I have searched for an answer to this question but have not found anything that can directly help me.
I am working on a 3D numerical integrator for a non-linear PDE using the parallel FFT library included in MKL.
My arrays consist of 2^30 data points which is much much larger than the cache. This results in ~50% of cache references being misses, which appears to add a massive amount of overhead accessing memory.
Is there a clever way I can deal with this? Is it expected to have 50% cache misses using an array this large?
Any help would be much appreciated.
Thanks,
Dylan
I think the problem of excessive misses is due to a failure of the cache prefetch mechanism, but not knowing the details of the memory accesses I can't tell you exactly why.
It does not matter that your arrays are very large, 50% misses are excessive. The processor should avoid misses by detecting you are iterating over an array and loading ahead of time the data elements you are likely to use.
Either the pattern of array accesses is not regular and thus the prefetcher in the processor does not figure out a pattern to prefetch, or you have a cache associativy problem, that is, elements in your iteration might be matched to the same cache slots.

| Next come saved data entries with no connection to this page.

Source: an optimization exercise on an open RTL-to-GDS flow (aim: small area, a short achievable clock period and few clock cycles per item). Production flows keep margins and buffers that such runs may drop. Only simulation tests tie the RTL to the original design; equivalence was not proved.

## lane 1
## sub_bytes_engine
module sub_bytes_engine #(
   parameter int WORD_BYTES = 16,
   parameter int LANES      = 1,
   parameter int INVERSE_EN = 1
) (
   input  logic                    clk,
   input  logic                    rst_n,
   input  logic                    in_valid,
   output logic                    in_ready,
   input  logic [8*WORD_BYTES-1:0] in_data,
   input  logic                    in_inv,
   output logic                    out_valid,
   input  logic                    out_ready,
   output logic [8*WORD_BYTES-1:0] out_data,
   output logic                    busy
);
==> flow/config.mk <==
export PLATFORM = sky130hd
export DESIGN_NAME = sub_bytes_engine
export DESIGN_NICKNAME = sub_bytes_engine
export VERILOG_FILES = /design/flow/design.v
export SDC_FILE = /design/flow/constraint.sdc
export NUM_CORES = 4
export LEC_CHECK = 0
export CAP_MARGIN = 20
export CORE_MARGIN = 2
export CORE_UTILIZATION = 40
export SETUP_SLACK_MARGIN = 3.8
export SLEW_MARGIN = 20
export SYNTH_HIERARCHICAL = 1
export SYNTH_MINIMUM_KEEP_SIZE = 0
==> flow/constraint.sdc <==
create_clock -name core_clock -period 7.5 [get_ports {clk}]
set_input_delay 1.5000 -clock core_clock [delete_from_list [all_inputs] [get_ports {clk}]]
set_output_delay 1.5000 -clock core_clock [all_outputs]
set_load 0.01 [all_outputs]
standard.sh (not shown) runs the stock make flow with config.mk's settings and CLKGATE_MAP_FILE= SYNTH_SCRIPT=/design/flow/synth_recipe.tcl, a recipe that flattens the netlist after the stock synthesis.
==> flow/flow/run.sh <==
#!/bin/bash
# The standard layout, with the port buffers made from sky130_fd_sc_hd__buf_2 instead of
# the buffer that buffer_ports picks by default (a slow delay cell).
set -euo pipefail
export BUFFER_PORTS_ARGS="-buffer_cell sky130_fd_sc_hd__buf_2"
bash standard.sh finish > standard_finish.log 2>&1
Testbench counts of lane 1, summed over its fixed seeds: cycles 1,616, items 1,600.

For example, assume a cache size of 1Mb and a set associativy of 4. In this example, the cache will map memory using the lower 20 bits to an internal slot. If you stride by 1Mb, that is, your iterations are exactly 1Mb, then the lower 20 bits are always the same and go to the same cache slot, the new element shares the same cache slot as the old one. When you get to the fifth element, all four positions are used up and from then on it is only misses, in such case your cache size is effectively one single slot; if you stride by half the cache size, then the effective number of slots is 2, which might be enough to not have any misses at all or have 100% or anything in between depending on whether your access pattern requires both slots simultaneously or not.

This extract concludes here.